ホントに、なんて不憫なイケメンなんだろう。
「・・・小さいうちから英才教育をしてみるとか?」
「それしか方法が無くて嫁候補をお連れしたと見られるのが、ご自身でもご理解出来ましたか?」
「・・・。」
それが、自分の身に起きるなら話は別だ!!
***
異国の姫を留学として預かって居るとしても
何せ私自身が異国の事を知らない。
アンナさんが作ってくれた戸籍では、アンナさんの孫となっては居るが、私自身はアンナさんの息子さんの顔も知らないのだ。

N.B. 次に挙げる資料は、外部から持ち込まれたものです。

<file path="src/rtl/s2p_pkg.sv">
// Shared definitions for the s2p_wide serial-to-parallel converter.
// Optional feature macro: S2P_PARITY_EN (per-word even-parity check).
package s2p_pkg;

    // FSM state encoding; S2P_PAR is only reachable with S2P_PARITY_EN.
    typedef logic [0:0] s2p_state_t;
    localparam s2p_state_t S2P_SHIFT = 1'b0;
    localparam s2p_state_t S2P_PAR   = 1'b1;

    // Reset values of single-bit state; wide registers reset to all-zero.
    localparam s2p_state_t RST_STATE   = S2P_SHIFT;
    localparam logic       RST_VALID   = 1'b0;
    localparam logic       RST_OVERRUN = 1'b0;
    localparam logic       RST_PERR    = 1'b0;

    // Even parity: the word's XOR reduction plus the received parity bit must be 0.
    function automatic logic parity_err_calc(input logic word_xor, input logic parity_bit);
        return word_xor ^ parity_bit;
    endfunction

endpackage

</file>
<file path="src/rtl/s2p_out_buf.sv">
// One-entry output holding register with valid/ready handshake and overrun pulse.
// Optional feature macro: S2P_PARITY_EN (adds a parity-error payload bit).
module s2p_out_buf
    import s2p_pkg::*;
#(
    parameter int unsigned WIDTH = 8
) (
    input  logic             clk,
    input  logic             rst,
    input  logic             offer_i,
    input  logic [WIDTH-1:0] word_i,
`ifdef S2P_PARITY_EN
    input  logic             perr_i,
    output logic             perr_o,
`endif
    input  logic             ready_i,
    output logic [WIDTH-1:0] data_o,
    output logic             valid_o,
    output logic             overrun_o
);

    logic [WIDTH-1:0] data_q, data_d;
    logic             valid_q, valid_d;
    logic             overrun_q, overrun_d;
    logic             load;
`ifdef S2P_PARITY_EN
    logic             perr_q, perr_d;
`endif

    // Accept an offer when empty or when the held word leaves on this edge.
    always_comb begin
        load      = offer_i && (!valid_q || ready_i);
        overrun_d = offer_i && valid_q && !ready_i;
        data_d    = load ? word_i : data_q;
        if (load) begin
            valid_d = 1'b1;
        end else if (valid_q && ready_i) begin
            valid_d = 1'b0;
        end else begin
            valid_d = valid_q;
        end
`ifdef S2P_PARITY_EN
        perr_d = load ? perr_i : perr_q;
`endif
    end

    // Output state registers.
    always_ff @(posedge clk or posedge rst) begin
        if (rst) begin
            data_q    <= '0;
            valid_q   <= RST_VALID;
            overrun_q <= RST_OVERRUN;
`ifdef S2P_PARITY_EN
            perr_q    <= RST_PERR;
`endif
        end else begin
            data_q    <= data_d;
            valid_q   <= valid_d;
            overrun_q <= overrun_d;
`ifdef S2P_PARITY_EN
            perr_q    <= perr_d;
`endif
        end
    end

    assign data_o    = data_q;
    assign valid_o   = valid_q;
    assign overrun_o = overrun_q;
`ifdef S2P_PARITY_EN
    assign perr_o    = perr_q;
`endif

endmodule

</file>
<file path="src/rtl/s2p_wide.sv">
// Parametrised serial-to-parallel converter: shift register, bit counter and
// framing FSM feeding a one-entry output buffer.
// Optional feature macro: S2P_PARITY_EN (trailing even-parity bit per word).
module s2p_wide
    import s2p_pkg::*;
#(
    parameter int unsigned WIDTH     = 8,
    parameter bit          MSB_FIRST = 1'b1
) (
    input  logic             clk,
    input  logic             rst,
    input  logic             s2p_en,
    input  logic             data_in,
    output logic [WIDTH-1:0] data_out,
    output logic             data_out_valid,
    input  logic             data_out_ready,
`ifdef S2P_PARITY_EN
    output logic             parity_err,
`endif
    output logic             overrun
);

    localparam int unsigned     CW      = $clog2(WIDTH);
    localparam logic [CW-1:0]   CNT_MAX = CW'(WIDTH - 1);

    logic [WIDTH-1:0] shreg_q, shreg_d, shifted;
    logic [CW-1:0]    cnt_q, cnt_d;
    logic             offer;
    logic [WIDTH-1:0] offer_word;
`ifdef S2P_PARITY_EN
    s2p_state_t       state_q, state_d;
    logic             offer_perr;
`endif

    // Next shift/count/state; offer a word when its last bit (or parity bit) arrives.
    always_comb begin
        shifted    = MSB_FIRST ? {shreg_q[WIDTH-2:0], data_in} : {data_in, shreg_q[WIDTH-1:1]};
        shreg_d    = shreg_q;
        cnt_d      = cnt_q;
        offer      = 1'b0;
        offer_word = shifted;
`ifdef S2P_PARITY_EN
        state_d    = state_q;
        offer_perr = 1'b0;
        if (s2p_en) begin
            if (state_q == S2P_PAR) begin
                // Completed word is already in shreg; data_in is its parity bit.
                offer      = 1'b1;
                offer_word = shreg_q;
                offer_perr = parity_err_calc(^shreg_q, data_in);
                state_d    = S2P_SHIFT;
            end else begin
                shreg_d = shifted;
                if (cnt_q == CNT_MAX) begin
                    cnt_d   = '0;
                    state_d = S2P_PAR;
                end else begin
                    cnt_d = cnt_q + CW'(1);
                end
            end
        end
`else
        if (s2p_en) begin
            shreg_d = shifted;
            if (cnt_q == CNT_MAX) begin
                cnt_d = '0;
                offer = 1'b1;
            end else begin
                cnt_d = cnt_q + CW'(1);
            end
        end
`endif
    end

    // Deserialiser state registers; reset discards any partial word.
    always_ff @(posedge clk or posedge rst) begin
        if (rst) begin
            shreg_q <= '0;
            cnt_q   <= '0;
`ifdef S2P_PARITY_EN
            state_q <= RST_STATE;
`endif
        end else begin
            shreg_q <= shreg_d;
            cnt_q   <= cnt_d;
`ifdef S2P_PARITY_EN
            state_q <= state_d;
`endif
        end
    end

    s2p_out_buf #(
        .WIDTH (WIDTH)
    ) u_out_buf (
        .clk       (clk),
        .rst       (rst),
        .offer_i   (offer),
        .word_i    (offer_word),
`ifdef S2P_PARITY_EN
        .perr_i    (offer_perr),
        .perr_o    (parity_err),
`endif
        .ready_i   (data_out_ready),
        .data_o    (data_out),
        .valid_o   (data_out_valid),
        .overrun_o (overrun)
    );

endmodule

</file>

・・・息子さん、知らないうちに、いきなりこんなにデカい娘が居ることになってるのか。
知ったら卒倒しそうだが大丈夫なのだろうか。
「実際、教育して、嫁いで来て頂きたいのですが。」
あ、それは無しで!
「・・・即答ですか。」
美人の隣に立っていられるほど厚顔では無いのです。
あと、貴族なんてムリ!
庶民には庶民を!
「本当に貴族位では無いのですか?教養もございますし、所作には不慣れな部分も見られますが、テーブルマナーの基礎もございましたでしょう?」
カロン女史に誉められた。
嬉しいがそれでも庶民には違いない。
「毎日の湯あみを所望する庶民ですか・・・」
日本人ですので。
「まぁ、リーナはスヴァリアの方が良いであろう?私も、無理強いをするほど野暮ではない。」
えっ!?
なぜそこにスヴァリアさんが出てくるんだ?
「スヴァリアの婚約者として屋敷に置けば良いだろう。」
「困ります!!」
おおぅ、スヴァリアさん、即答ですね。
いやぁ、考えても貰えないってちょっとだけショックだね。
アデルハイド様のお気持ちが分かった。
今度からは三分くらいは悩む振りをしよう。
「・・・振りですか。」
「リーナ様、なかなか酷いですわよ。」
え?そうかな?
即答で否定するよりよくない?!
「ま、結局否定するんだな」
てか、スヴァリアさんはお母さん枠だ。
こちらとしても流されて婚約者とかムリだ!
「アンナさんの教え子では?
教員の勉強の為に預かって居るとしておけば、個人的に側に居ても不自然では無いでしょう。」
なるほど、領内の教員候補か。
それでも、事情を知らない人からしては『子どもの内から囲ってる』と見えかねないので、先に自ら説明してしまわれる機会を得る為にも、今回の議会に同行者として向かわせてしまおう!
とリシャール様はお考えの様だ。
それであの、鬼畜な程に膨大な資料ですか・・・
「一月ではさすがに覚えきれるかどうか・・・」
その上、嫁候補と誤解されずに、教員候補と印象付けなければいかんのか。